Many of the one-year folks also spoke about how quickly and thoroughly they felt welcomed on Day 1 and it just kept getting better. There were the personal welcomes, the habits of our socially intelligently staff to initiate conversations with new folks or visitors, and also the ritual welcomes, expressed clearly and honed from decades of practice in the ritual opening ceremonies that welcome kids, parents and teachers alike. That’s my territory. I could probably use some work on the informal, personal connections, but I’ve loved helping to craft the ceremonial large group welcomes replete with symbolic gestures, images, icons and always songs and music and even dance.
And equally in the closing ceremonies, all the different ways to bid farewell and acknowledge that a little life has been lived between the first hello and the last goodbye and it’s worthy of recognition, celebration, time taken out to admire and appreciate and show gratitude that it happened.
It works. Like I said, it doesn’t solve everything. We have our fair share of betrayals, plots around the water cooler, midnight assassinations and the swampy muck of not feeling valued or appreciated—by our students, our colleagues, the parents, the administration, the culture at large. It’s no Disneyland where I work, all the difficulties of the human incarnation scrubbed clean, all the harsh notes taken out, all the smiles pasted on. But by creating a formal ritual culture and an informal atmosphere of welcome and appreciation, of hellos and goodbyes, we often get it right in ways most workplaces haven’t ever even dreamed of. That’s something.

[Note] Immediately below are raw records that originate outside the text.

From an optimization exercise on the open Yosys and OpenROAD flow, aimed at small area; shortcuts taken in it are not production practice.
Where RTL was checked, it was by simulation tests only, not by an equivalence proof against the original.
Power and IR drop assume default switching activity.

==> inputs of try-violet <==
## iq_frontend_top
module iq_frontend_top #(
	parameter int depth = iq_pkg::IQ_DEPTH_DEFAULT
) (
	input  logic                         clk,
	input  logic                         rst_n,
	input  logic                         flush,
	input  logic                         in_valid,
	output logic                         in_ready,
	input  iq_pkg::pc_t                  in_pc,
	input  iq_pkg::instr_t               in_instr0,
	input  iq_pkg::instr_t               in_instr1,
	input  iq_pkg::slot_count_t          in_count,
	output logic                         out_valid,
	input  logic                         out_ready,
	output iq_pkg::slot_count_t          out_count,
	output iq_pkg::pc_t                  out_pc0,
	output iq_pkg::instr_t               out_instr0,
	output iq_pkg::pc_t                  out_pc1,
	output iq_pkg::instr_t               out_instr1,
	output logic [$clog2(depth + 1)-1:0] occupancy
);
clock: 10.0 ns
lec_check: 0
abc_area: 1
cap_margin: 20
core_margin: 2
core_utilization: 60
slew_margin: 20
run.sh (not shown) runs the stock make flow with config.mk's settings and CLKGATE_MAP_FILE= SYNTH_SCRIPT=/design/flow/synth_recipe.tcl, a recipe that flattens the netlist after the stock synthesis.
==> inputs of try-yarrow, as changes to try-violet <==
--- a/flow/design.v
+++ b/flow/design.v
@@ -104,24 +104,16 @@
 		end
 	end
 	logic [2:0]  re_idx;
 	logic [31:0] re_pc, re_instr, ro_pc, ro_instr;
 	logic [31:0] h0_pc, h0_instr, h1_instr;
 	assign re_idx   = rd_ptr[3:1] + {2'b00, rd_ptr[0]};
-	logic [nb-1:0] sel_e, sel_o;
-	always_comb begin
-		re_pc = '0; re_instr = '0; ro_pc = '0; ro_instr = '0;
-		for (int j = 0; j < nb; j++) begin
-			sel_e[j] = re_idx == 3'(j);
-			sel_o[j] = rd_ptr[3:1] == 3'(j);
-			re_pc    = re_pc    | ({32{sel_e[j]}} & e_pc[j]);
-			re_instr = re_instr | ({32{sel_e[j]}} & e_instr[j]);
-			ro_pc    = ro_pc    | ({32{sel_o[j]}} & o_pc[j]);
-			ro_instr = ro_instr | ({32{sel_o[j]}} & o_instr[j]);
-		end
-	end
+	assign re_pc    = e_pc[re_idx];
+	assign re_instr = e_instr[re_idx];
+	assign ro_pc    = o_pc[rd_ptr[3:1]];
+	assign ro_instr = o_instr[rd_ptr[3:1]];
 	assign h0_pc    = rd_ptr[0] ? ro_pc : re_pc;
 	assign h0_instr = rd_ptr[0] ? ro_instr : re_instr;
 	assign h1_instr = rd_ptr[0] ? re_instr : ro_instr;
 	logic [6:0] op0, op1;
 	logic       h0_ctrl, h0_mem, h1_mem, h0_has_rd, h1_has_rs1, h1_has_rs2;
 	logic       raw_dep, two_avail, pair_ok, can_load, out_v;
- ABC_AREA: 1 -> not set
- CORE_UTILIZATION: 60 -> 40
==> inputs of try-nickel, as changes to try-violet <==
- CTS_BUF_LIST: not set -> sky130_fd_sc_hd__clkbuf_8
- CTS_CLUSTER_SIZE: not set -> 30
==> comparison table <==
| item | try-nickel | try-yarrow | try-violet |
|---|---|---|---|
| Cell with the largest stage delay on the worst path | sky130_fd_sc_hd__dfxtp_1 | sky130_fd_sc_hd__a222oi_1 | sky130_fd_sc_hd__dfxtp_1 |
| Sequential standard cell area | 37800 um2 | 37900 um2 | 37800 um2 |
| Launch point of the critical path | rd_ptr[1] | rd_ptr[0] | rd_ptr[1] |
| Worst reg-to-reg setup slack | 3.62 ns | 2.84 ns | 3.59 ns |
| Result of the run | timing/DRC/antenna clean | timing/DRC/antenna clean | timing/DRC/antenna clean |
| Overall power of the completed layout | 13.7 mW | 15.9 mW | 14.2 mW |
| Switching power as a share of total power | 0.315 | 0.329 | 0.299 |
| Worst IR drop on VDD | 0.186 mV | 0.243 mV | 0.214 mV |
| Post-Place Cell Area | 53400 um2 | 55400 um2 | 53400 um2 |
| Cell Area, Synth | 49800 um2 | 51100 um2 | 49800 um2 |
| Ant diodes | 3 | 1 | 0 |
| Sequential fraction of total cell area | 0.665 | 0.635 | 0.661 |
| Share of total power in the clock network | 0.285 | 0.300 | 0.311 |
| Clock group | 3.91 mW | 4.78 mW | 4.42 mW |
| Std cell rows | 105 | 131 | 105 |
| Met1 global-route usage | 0.492 | 0.322 | 0.503 |
| Cell area power density | 240 nW/um2 | 268 nW/um2 | 248 nW/um2 |
Function not checked in try-violet and try-nickel: the RTL went through the layout flow alone.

Now I await the call from my daughter to zip up to Portland to welcome my grandson to this life. Later in the summer, I will officiate the memorial service in Michigan for my mother-in-law. Hellos and goodbyes, from the daily morning greetings to the carpool check-off, from the first breath of life to the last, it all asks the same. Welcome me with love and excitement. Say goodbye with grief and gratitude. It will be messy in-between, but these two goalposts will frame the field and help us learn how to play the game.